Electric utility power grid applications utilize batteries to store energy during off-peak demand periods of operation for subsequent discharge during peak demand periods. Similarly, high power usage customers may use similar systems to advantageously store energy during off-peak periods for use later in order to take advantage of lower rates during the off-peak periods. Such systems are typified by deeply discharged, relatively large flooded cell batteries. Each battery may have plates upwards of three feet in height with a correspondingly tall battery case and may occupy a large footprint. These batteries are often times custom designed and hand built which results in substantial cost penalties associated therewith.

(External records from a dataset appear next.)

===== config.mk =====
export PLATFORM = sky130hd
export DESIGN_NAME = fcsms_top
export DESIGN_NICKNAME = d
export VERILOG_FILES = /design/src/include/fcsms_pkg.sv /design/src/hw/fcsms_cfg_check.sv /design/src/hw/fcsms_top.sv
export SDC_FILE = /design/constraint.sdc
export NUM_CORES = 1
export LEC_CHECK = 0
export BUFFER_PORTS_ARGS = -buffer_cell sky130_fd_sc_hd__buf_2
export CORE_MARGIN = 2
export CORE_UTILIZATION = 35
export DETAILED_ROUTE_END_ITERATION = 7
export GPL_TIMING_DRIVEN = 0
export HOLD_SLACK_MARGIN = 0.02
export PLACE_DENSITY = 0.54
export SKIP_CTS_REPAIR_TIMING = 1
export SYNTH_ARGS = -nofsm -noshare
export SYNTH_HDL_FRONTEND = slang
export SYNTH_SLANG_ARGS = --single-unit

===== constraint.sdc =====
create_clock -name mclk -period 7.55 [get_ports mclk]
set_clock_uncertainty 0.05 [all_clocks]
set_input_delay 0.3775 -clock mclk [delete_from_list [all_inputs] [get_ports mclk]]
set_output_delay 0.3775 -clock mclk [all_outputs]
set_load 0.005 [all_outputs]
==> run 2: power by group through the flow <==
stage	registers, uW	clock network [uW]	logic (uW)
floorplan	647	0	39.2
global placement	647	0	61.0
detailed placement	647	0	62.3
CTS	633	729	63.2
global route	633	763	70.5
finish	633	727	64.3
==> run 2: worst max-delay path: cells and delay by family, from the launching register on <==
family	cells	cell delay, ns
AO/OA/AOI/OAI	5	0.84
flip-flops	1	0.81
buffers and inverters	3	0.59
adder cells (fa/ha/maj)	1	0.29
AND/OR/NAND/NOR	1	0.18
## src/hdl/uut_monitor_pkg.sv

```systemverilog
// uut_monitor_pkg: constants shared by the bus status monitor and its helpers.
// assumes the host command port delivers whole words in one clock.
package uut_monitor_pkg;
    // status word bit positions
    localparam int STS_HALT = 0;
    localparam int STS_BREQ = 1;
    localparam int STS_BUS_GRANT_ACK_N = 2;
    localparam int STS_BUS_ERROR_N = 3;
    localparam int STS_RESET = 4;
    localparam int STS_PAV = 5;
    localparam int STS_DATA_TRANSFER_ACK_N = 6;
    localparam int STS_PWRFAIL = 7;
    localparam int STS_IRQ_PRIORITY_BIT0_N = 8;
    localparam int STS_IPL1 = 9;
    localparam int STS_IRQ_PRIORITY_BIT2_N = 10;
    localparam int STS_IVEC = 11;
    localparam int STS_NEITHER = 12;
    localparam int STS_BOTH = 13;
    localparam int STS_W = 16;
    // control word bit positions
    localparam int CTL_HALT = 0;
    localparam int CTL_VMA = 1;
    localparam int CTL_BG = 2;
    localparam int CTL_RESET = 4;
    localparam int CTL_W = 13;
    localparam int WCTL_W = 5;
    // forcing line enables: halt, bus request/ack pair
    localparam int ENA_HALT = 0;
    localparam int ENA_BRACK = 1;
    localparam int ENA_W = 2;
    // special address space: top nibble marks pod-internal commands
    localparam logic [31:0] SPECIAL_BASE = 32'hf000_0000;
    localparam logic [3:0] SPECIAL_NIBBLE = 4'hf;
    localparam logic [31:0] ADDR_RESET_CMD = 32'hf000_000a;
    localparam logic [31:0] ADDR_FORCE_MASK = 32'hf000_0010;
    localparam logic [31:0] ADDR_FORCE_ENA = 32'hf000_0012;
    localparam logic [31:0] ADDR_STATUS = 32'hf000_0014;
    localparam logic [31:0] ADDR_TRAP_CFG = 32'hf000_0016;
    localparam logic [31:0] ADDR_WRITE_CTL = 32'hf000_0018;
    localparam logic [31:0] ADDR_CTL_FAULT = 32'hf000_001a;
    // timing
    localparam int CLK_PERIOD_NS = 10;
    localparam int BUS_CYCLE_NS = 400;
    localparam int WCTL_CYCLES = BUS_CYCLE_NS / CLK_PERIOD_NS;
    localparam int RESET_PULSE_NS = 100000;
    localparam int RESET_CYCLES_DFLT = RESET_PULSE_NS / CLK_PERIOD_NS;
    localparam int CNT_W = 16;
    localparam logic [WCTL_W-1:0] WCTL_IDLE = 5'h1f;
    typedef enum logic [1:0] {
        PULSE_IDLE = 2'b00,
        PULSE_SHORT = 2'b01,
        PULSE_LONG = 2'b10
    } pulse_state_type;
endpackage : uut_monitor_pkg

```

## src/hdl/ack_capture_if.sv

```systemverilog
// ack_capture_if: acknowledge sampling between the top and its capture helper.
// assumes one clock domain.
`timescale 1ns/10ps
interface ack_capture_if;
    logic cycleEnd;
    logic dtackSeen;
    logic pavSeen;
    logic pavAtEnd;
    logic bothAck;
    logic neitherAck;
    logic vmaFault;
    modport top (output cycleEnd, dtackSeen, pavSeen, pavAtEnd,
                 input bothAck, neitherAck, vmaFault);
    modport cap (input cycleEnd, dtackSeen, pavSeen, pavAtEnd,
                 output bothAck, neitherAck, vmaFault);
endinterface : ack_capture_if

```

## src/hdl/uut_bus_status_monitor.sv

```systemverilog
// uut_bus_status_monitor: status word, forcing line classing and control line forcing
// for a test pod standing in for the target processor.
// assumes host commands arrive as one-clock strobes with address and data.
`timescale 1ns/10ps
module uut_bus_status_monitor
    import uut_monitor_pkg::*;
#(
    parameter int RESET_CYCLES = RESET_CYCLES_DFLT
)
(
    input wire logic clk,
    input wire logic nrst,
    input wire logic ce,
    // host command port
    input wire logic cmdValid,
    input wire logic cmdWrite,
    input wire logic [31:0] cmdAddr,
    input wire logic [15:0] cmdData,
    output logic [15:0] rdData,
    output logic uutCycleStart,
    // target bus inputs
    input wire logic data_transfer_ack_n,
    input wire logic peripheral_addr_valid_n,
    input wire logic address_strobe_n,
    input wire logic halt_in_n,
    input wire logic bus_request_n,
    input wire logic bus_grant_ack_n,
    input wire logic bus_error_n,
    input wire logic reset_in_n,
    input wire logic irq_priority_bit0_n,
    input wire logic irq_priority_bit1_n,
    input wire logic irq_priority_bit2_n,
    input wire logic powerFail,
    input wire logic vectorReady,
    input wire logic [CTL_W-1:0] ctlDriveFault,
    // to the pod processor
    output logic cpuHalt_n,
    output logic cpuBusRequest_n,
    output logic cpuBusGrantAck_n,
    output logic [2:0] cpuIrq_n,
    output logic vectorCollect,
    // forced control lines: level and output enable
    output logic halt_out_n,
    output logic halt_oe,
    output logic valid_memory_addr_n,
    output logic vma_oe,
    output logic bus_grant_n,
    output logic bus_grant_oe,
    output logic reset_out_n,
    output logic reset_oe,
    // reports
    output logic activeForceLine,
    output logic activeInterrupt,
    output logic ackError,
    output logic [CTL_W-1:0] control_line_fault_report
);
    ////////////////////////////////////////////////////////////////////////////
    // configuration held from host writes

    logic [ENA_W-1:0] lineEnable, next_lineEnable;
    logic [STS_W-1:0] forceMask, next_forceMask;
    logic intEnable, next_intEnable;
    logic intTrap, next_intTrap;
    logic special;
    logic wrStrobe, rdStrobe;

    // top nibble marks a pod command; it never reaches the target bus
    assign special = (cmdAddr[31:28] == SPECIAL_NIBBLE);
    assign wrStrobe = cmdValid && cmdWrite && special;
    assign rdStrobe = cmdValid && !cmdWrite && special;

    always_comb begin
        next_lineEnable = lineEnable;
        next_forceMask = forceMask;
        next_intEnable = intEnable;
        next_intTrap = intTrap;
        if (wrStrobe && cmdAddr == ADDR_FORCE_ENA) begin
            next_lineEnable = cmdData[ENA_W-1:0];
        end
        if (wrStrobe && cmdAddr == ADDR_FORCE_MASK) begin
            next_forceMask = cmdData;
        end
        if (wrStrobe && cmdAddr == ADDR_TRAP_CFG) begin
            next_intEnable = cmdData[0];
            next_intTrap = cmdData[1];
        end
    end

    always_ff @(posedge clk) begin
        if (!nrst) begin
            lineEnable <= '0;
            forceMask <= '0;
            intEnable <= 1'b0;
            intTrap <= 1'b0;
        end else if (ce) begin
            lineEnable <= next_lineEnable;
            forceMask <= next_forceMask;
            intEnable <= next_intEnable;
            intTrap <= next_intTrap;
        end
    end

    ////////////////////////////////////////////////////////////////////////////
    // target cycle tracking: ack seen during strobe, sampled at strobe rise

    logic strobePrev, next_strobePrev;
    logic dtackSeen, next_dtackSeen;
    logic pavSeen, next_pavSeen;
    logic pavLast, next_pavLast;
    ack_capture_if acq();

    always_comb begin
        next_strobePrev = address_strobe_n;
        next_dtackSeen = dtackSeen;
        next_pavSeen = pavSeen;
        next_pavLast = pavLast;
        if (!address_strobe_n) begin
            next_dtackSeen = dtackSeen || !data_transfer_ack_n;
            next_pavSeen = pavSeen || !peripheral_addr_valid_n;
            next_pavLast = !peripheral_addr_valid_n;
        end
        if (acq.cycleEnd) begin
            next_dtackSeen = 1'b0;
            next_pavSeen = 1'b0;
        end
    end

    always_ff @(posedge clk) begin
        if (!nrst) begin
            strobePrev <= 1'b1;
            dtackSeen <= 1'b0;
            pavSeen <= 1'b0;
            pavLast <= 1'b0;
        end else if (ce) begin
            strobePrev <= next_strobePrev;
            dtackSeen <= next_dtackSeen;
            pavSeen <= next_pavSeen;
            pavLast <= next_pavLast;
        end
    end

    // cycle ends where strobe goes high; peripheral-valid is judged there from its last strobe-low level
    assign acq.cycleEnd = !strobePrev && address_strobe_n;
    assign acq.dtackSeen = dtackSeen;
    assign acq.pavSeen = pavSeen;
    // level at the last strobe-low edge: a good target drops the line with the strobe
    assign acq.pavAtEnd = pavLast;

    ack_capture ackCap (
        .clk(clk),
        .nrst(nrst),
        .ce(ce),
        .acq(acq)
    );

    ////////////////////////////////////////////////////////////////////////////
    // status word and forcing line classing

    logic [STS_W-1:0] status, forcing, userEna;
    logic [STS_W-1:0] next_rdData;
    logic pulseBusy;
    logic [WCTL_W-1:0] lineLevel;

    always_comb begin
        status = '0;
        status[STS_HALT] = halt_in_n;
        status[STS_BREQ] = bus_request_n;
        status[STS_BUS_GRANT_ACK_N] = bus_grant_ack_n;
        status[STS_BUS_ERROR_N] = bus_error_n;
        status[STS_RESET] = reset_in_n;
        status[STS_PAV] = peripheral_addr_valid_n;
        status[STS_DATA_TRANSFER_ACK_N] = data_transfer_ack_n;
        status[STS_PWRFAIL] = powerFail;
        status[STS_IRQ_PRIORITY_BIT0_N] = irq_priority_bit0_n;
        status[STS_IPL1] = irq_priority_bit1_n;
        status[STS_IRQ_PRIORITY_BIT2_N] = irq_priority_bit2_n;
        status[STS_IVEC] = vectorReady && intEnable;
        status[STS_NEITHER] = acq.neitherAck;
        status[STS_BOTH] = acq.bothAck;
        // asserted forcing lines, as active-high flags
        forcing = '0;
        forcing[STS_HALT] = !halt_in_n;
        forcing[STS_BREQ] = !bus_request_n;
        forcing[STS_BUS_GRANT_ACK_N] = !bus_grant_ack_n;
        forcing[STS_BUS_ERROR_N] = !bus_error_n;
        forcing[STS_RESET] = !reset_in_n;
        forcing[STS_NEITHER] = acq.neitherAck;
        forcing[STS_BOTH] = acq.bothAck;
        // enabled lines drop out of the class; bus error and reset never do
        userEna = '0;
        userEna[STS_HALT] = lineEnable[ENA_HALT];
        userEna[STS_BREQ] = lineEnable[ENA_BRACK];
        userEna[STS_BUS_GRANT_ACK_N] = lineEnable[ENA_BRACK];
        next_rdData = rdData;
        if (rdStrobe) begin
            case (cmdAddr)
                ADDR_STATUS: next_rdData = status;
                ADDR_CTL_FAULT: next_rdData = 16'(control_line_fault_report);
                ADDR_FORCE_MASK: next_rdData = forceMask;
                default: next_rdData = 16'h0000;
            endcase
        end
    end

    always_ff @(posedge clk) begin
        if (!nrst) begin
            rdData <= '0;
            uutCycleStart <= 1'b0;
            cpuHalt_n <= 1'b1;
            cpuBusRequest_n <= 1'b1;
            cpuBusGrantAck_n <= 1'b1;
            cpuIrq_n <= 3'h7;
            vectorCollect <= 1'b0;
            activeForceLine <= 1'b0;
            activeInterrupt <= 1'b0;
            ackError <= 1'b0;
            control_line_fault_report <= '0;
        end else if (ce) begin
            rdData <= next_rdData;
            uutCycleStart <= cmdValid && !special;
            // disabled lines are blocked but still sampled above
            cpuHalt_n <= lineEnable[ENA_HALT] ? halt_in_n : 1'b1;
            cpuBusRequest_n <= lineEnable[ENA_BRACK] ? bus_request_n : 1'b1;
            cpuBusGrantAck_n <= lineEnable[ENA_BRACK] ? bus_grant_ack_n : 1'b1;
            cpuIrq_n <= intEnable ? {irq_priority_bit2_n, irq_priority_bit1_n,
                                     irq_priority_bit0_n} : 3'h7;
            vectorCollect <= intEnable && vectorReady;
            // pod-generated ack bits report only through the mask
            activeForceLine <= |(forcing & ~userEna
                                 & ~(16'h0001 << STS_BOTH) & ~(16'h0001 << STS_NEITHER))
                               || (acq.neitherAck && forceMask[STS_NEITHER]);
            ackError <= acq.bothAck && forceMask[STS_BOTH];
            activeInterrupt <= intTrap && !(irq_priority_bit0_n && irq_priority_bit1_n
                                            && irq_priority_bit2_n);
            control_line_fault_report <= ctlDriveFault
                                         | (CTL_W'(acq.vmaFault) << CTL_VMA);
        end
    end

    ////////////////////////////////////////////////////////////////////////////
    // control line forcing; host pattern is levels, 0 drives low

    logic startShort, startLong;
    assign startShort = wrStrobe && cmdAddr == ADDR_WRITE_CTL;
    assign startLong = wrStrobe && cmdAddr == ADDR_RESET_CMD;

    line_pulser pulser (
        .clk(clk),
        .nrst(nrst),
        .ce(ce),
        .startShort(startShort),
        .startLong(startLong),
        .pattern(cmdData[WCTL_W-1:0]),
        .longCycles(CNT_W'(RESET_CYCLES)),
        .lineLevel(lineLevel),
        .busy(pulseBusy)
    );

    // registered inside the pulser; enables follow the driven-low bits
    assign halt_out_n = lineLevel[CTL_HALT];
    assign valid_memory_addr_n = lineLevel[CTL_VMA];
    assign bus_grant_n = lineLevel[CTL_BG];
    assign reset_out_n = lineLevel[CTL_RESET];
    assign halt_oe = !lineLevel[CTL_HALT];
    assign vma_oe = !lineLevel[CTL_VMA];
    assign bus_grant_oe = !lineLevel[CTL_BG];
    assign reset_oe = !lineLevel[CTL_RESET];
endmodule : uut_bus_status_monitor

```

## src/hdl/ack_capture.sv

```systemverilog
// ack_capture: latches the acknowledge condition bits at each target cycle end.
// assumes seen-flags are accumulated over the cycle by the caller.
`timescale 1ns/10ps
module ack_capture
    import uut_monitor_pkg::*;
(
    input wire logic clk,
    input wire logic nrst,
    input wire logic ce,
    ack_capture_if.cap acq
);
    logic bothAck, neitherAck, vmaFault;
    logic next_bothAck, next_neitherAck, next_vmaFault;

    always_comb begin
        next_bothAck = bothAck;
        next_neitherAck = neitherAck;
        next_vmaFault = vmaFault;
        if (acq.cycleEnd) begin
            next_bothAck = acq.dtackSeen && acq.pavSeen;
            next_neitherAck = !acq.dtackSeen && !acq.pavSeen;
            // slow peripheral cycle begun but valid line gone at strobe rise
            next_vmaFault = acq.pavSeen && !acq.pavAtEnd;
        end
    end

    always_ff @(posedge clk) begin
        if (!nrst) begin
            bothAck <= 1'b0;
            neitherAck <= 1'b0;
            vmaFault <= 1'b0;
        end else if (ce) begin
            bothAck <= next_bothAck;
            neitherAck <= next_neitherAck;
            vmaFault <= next_vmaFault;
        end
    end

    assign acq.bothAck = bothAck;
    assign acq.neitherAck = neitherAck;
    assign acq.vmaFault = vmaFault;
endmodule : ack_capture

```

## src/hdl/line_pulser.sv

```systemverilog
// line_pulser: drives selected control lines low for a fixed span, then releases.
// assumes start is a one-clock request; a new start while busy is ignored.
`timescale 1ns/10ps
module line_pulser
    import uut_monitor_pkg::*;
(
    input wire logic clk,
    input wire logic nrst,
    input wire logic ce,
    input wire logic startShort,
    input wire logic startLong,
    input wire logic [WCTL_W-1:0] pattern,
    input wire logic [CNT_W-1:0] longCycles,
    output logic [WCTL_W-1:0] lineLevel,
    output logic busy
);
    pulse_state_type state, next_state;
    logic [CNT_W-1:0] count, next_count;
    logic [WCTL_W-1:0] next_lineLevel;

    always_comb begin
        next_state = state;
        next_count = count;
        next_lineLevel = lineLevel;
        case (state)
            PULSE_IDLE: begin
                if (startLong) begin
                    next_state = PULSE_LONG;
                    next_count = longCycles;
                    next_lineLevel = WCTL_IDLE;
                    next_lineLevel[CTL_RESET] = 1'b0;
                end else if (startShort) begin
                    next_state = PULSE_SHORT;
                    next_count = CNT_W'(WCTL_CYCLES);
                    next_lineLevel = pattern;
                end
            end
            PULSE_SHORT, PULSE_LONG: begin
                if (count <= 16'h0001) begin
                    next_state = PULSE_IDLE;
                    next_lineLevel = WCTL_IDLE;
                end else begin
                    next_count = count - 16'h0001;
                end
            end
            default: begin
                next_state = PULSE_IDLE;
                next_lineLevel = WCTL_IDLE;
            end
        endcase
    end

    always_ff @(posedge clk) begin
        if (!nrst) begin
            state <= PULSE_IDLE;
            count <= '0;
            lineLevel <= WCTL_IDLE;
            busy <= 1'b0;
        end else if (ce) begin
            state <= next_state;
            count <= next_count;
            lineLevel <= next_lineLevel;
            busy <= (next_state != PULSE_IDLE);
        end
    end
endmodule : line_pulser

```

## config.mk

```make
export PLATFORM = sky130hd
export DESIGN_NAME = uut_bus_status_monitor
export DESIGN_NICKNAME = d
export VERILOG_FILES = /design/src/hdl/uut_monitor_pkg.sv /design/src/hdl/ack_capture_if.sv /design/src/hdl/uut_bus_status_monitor.sv /design/src/hdl/ack_capture.sv /design/src/hdl/line_pulser.sv
export SDC_FILE = /design/constraint.sdc
export NUM_CORES = 1
export LEC_CHECK = 0
export BUFFER_PORTS_ARGS = -buffer_cell sky130_fd_sc_hd__buf_2
export CORE_UTILIZATION = 30
export DETAILED_ROUTE_END_ITERATION = 8
export PLACE_DENSITY = 0.6
export SETUP_SLACK_MARGIN = 0.15
export SYNTH_ARGS = -nofsm -noshare
export SYNTH_HDL_FRONTEND = slang
export SYNTH_SLANG_ARGS = --single-unit
```

## constraint.sdc

```tcl
create_clock -name clk -period 6.7 [get_ports clk]
set_input_delay 0.67 -clock clk [delete_from_list [all_inputs] [get_ports clk]]
set_output_delay 0.67 -clock clk [all_outputs]
set_load 0.02 [all_outputs]
```

# Yosys cells after proc, flatten, opt, wreduce, memory -nomap -nowiden
# Index checks and enable logic that the tools add are counted.
[totals] elab_cells=120 register_bits=90 inputBits=79 output_inout_bits=48
[classes] bitwise_logic=4 n_addsub=1 n_eq_ne=14 order_cmp=1 mux=21 reduce_logical=54
[ops] operator="$eq A32 B32 Y1 const B" n=7
[ops] operator="$mux W16" n=3
[ops] operator="$pmux W16 S3" n=1
[ops] operator="$pmux W16 S2" n=1
[ops] operator="$logic_and A1 B1 Y1" n=20
[ops] operator="$logic_not A1 Y1" n=18
[ops] operator="$and A14 B16 Y16" n=1
[ops] operator="$le A16 B1 Y1 const B" n=1
[ops] operator="$not A3 Y16" n=1
[ops] operator="$sub A16 B1 Y16 const B" n=1
[ops] operator="$mux W5" n=3
[ops] operator="$reduce_and A2 Y1" n=7
[ops] operator="$reduce_or A14 Y1" n=1
[ops] operator="$or A13 B2 Y13" n=1
[ops] operator="$pmux W5 S2" n=1
[ops] operator="$mux W1" n=7
[ops] operator="$mux W2" n=3
[ops] operator="$eq A4 B4 Y1 const B" n=1
[ops] operator="$ne A2 B1 Y1 const B" n=2
[ops] operator="$pmux W2 S2" n=1
[ops] operator="$reduce_and A4 Y1" n=1
[ops] operator="$logic_or A1 B1 Y1" n=3
[ops] operator="$mux W3" n=1
[ops] operator="$ne A3 B1 Y1 const B" n=1
[ops] operator="8 further kinds" n=8

# Longest topological paths before layout
[logic_depth] ltp_word=6 depth_mapped=9 mapped_depth_nobuf=7

# Hierarchy
# A second synthesis with hierarchy kept.
[hier_totals] cells_unflattened=530 area_unflattened_um2=4539.4
[modules_own_cells] mod="uut_bus_status_monitor" cells_each=329 area_each_um2=2845.2 seq_area_each_um2=1281.2 n_inst=1
[modules_own_cells] mod="line_pulser" cells_each=189 area_each_um2=1557.7 seq_area_each_um2=480.5 n_inst=1
[modules_own_cells] mod="ack_capture" cells_each=12 area_each_um2=136.4 seq_area_each_um2=60.1 n_inst=1

# Least setup slack after synthesis
# Ideal clock, no wire load.
[synth_path] kind="input-to-reg" from="input port cmdAddr[16]" to="register forceMask[0]" arrival_time_ns=2.479 setup_ns=0.128 cell_stages=7 path_slack_ns=4.094 cell_sequence="nor4_1 nand3_1 or4b_4 nor3_4 buf_6 mux2i_1 nor2_1"
[synth_between] elab_chain_len=3
[synth_lines] item="start, declared" line_no="uut_bus_status_monitor.sv:17" text="input wire logic [31:0] cmdAddr,"
[synth_lines] item="$eq A32 B32 Y1" line_no="uut_bus_status_monitor.sv:80" text="if (wrStrobe && cmdAddr == ADDR_FORCE_MASK) begin"
[synth_lines] item="$logic_and A1 B1 Y1" line_no="uut_bus_status_monitor.sv:80"
[synth_lines] item="$reduce_and A2 Y1 (no line)"
[synth_lines] item="end signal, assigned" line_no="uut_bus_status_monitor.sv:97" text="forceMask <= next_forceMask;"
[synth_lines] item="end, declared" line_no="uut_bus_status_monitor.sv:61" text="logic [STS_W-1:0] forceMask, next_forceMask;"
# No other way between the ends.
# A chain may end at the register's enable or synchronous reset.

# Worst setup path in the final report
[layout_path] from="input port ce" to="register pulser.count[8]"
[layout_between] elab_chain_len=1
[layout_lines] item="start, declared" line_no="uut_bus_status_monitor.sv:13" text="input wire logic ce,"
[layout_lines] item="$reduce_and A4 Y1 (no line)"
[layout_lines] item="end signal, assigned" line_no="line_pulser.sv:61" text="count <= next_count;"
[layout_lines] item="end, declared" line_no="line_pulser.sv:18" text="logic [CNT_W-1:0] count, next_count;"
# No other way between the ends.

It is well recognized that, especially with deep discharges, the electrolyte in flooded cell batteries undergoes considerable stratification upon recharge. Left unaddressed, electrolyte stratification will result in plate damage due to the higher acid concentration of electrolyte reacting corrosively at the bottoms thereof. Additionally, there will exist a charge gradient from top to bottom of the plates which may cause early termination of a recharge. The battery thereby never reaches its full capacity and suffers from gradual capacity losses throughout its life. These problems may be more pronounced with larger batteries as described.
One manner of dealing with electrolyte stratification which has been practiced is to introduce mechanical agitation to the electrolyte. Bubblers have been installed in battery cells but adds greatly to cost, complexity and maintenance required. Another alternative is to recharge the battery so that gassing occurs and destratifies the electrolyte. Of course, this is not wholly desirable because it requires certain additional burdens. Water losses associated with gassing results in a battery system that requires an expensive and often unreliable watering system or a maintenance free battery system with a greatly reduced cycle life due to irreplaceable water losses.
A further drawback to flooded cells is that the gas recombination is not as efficient as in starved electrolyte batteries due to lack of an efficient transport medium such as a glass mat between the plates. Therefore, cycle life of these flooded cells are very sensitive to excess gas evolution since more of the gas evolved will be dissipated out of the system resulting in water losses which are not replaceable. For these reasons, conventional recharge methods rely to a great extent upon absolute minimal gas evolution through precise voltage control especially toward the end of recharge where the effects of too high a voltage upon gas evolution are most pronounced. Of course, too conservative a voltage controlled recharge undesirably results in excessive charge time.
Therefore, in terms of a wholly maintenance free battery system, the cycle life limiting factors and eventual causes of battery failure are water loss through gassing or stratification and associated plate damage.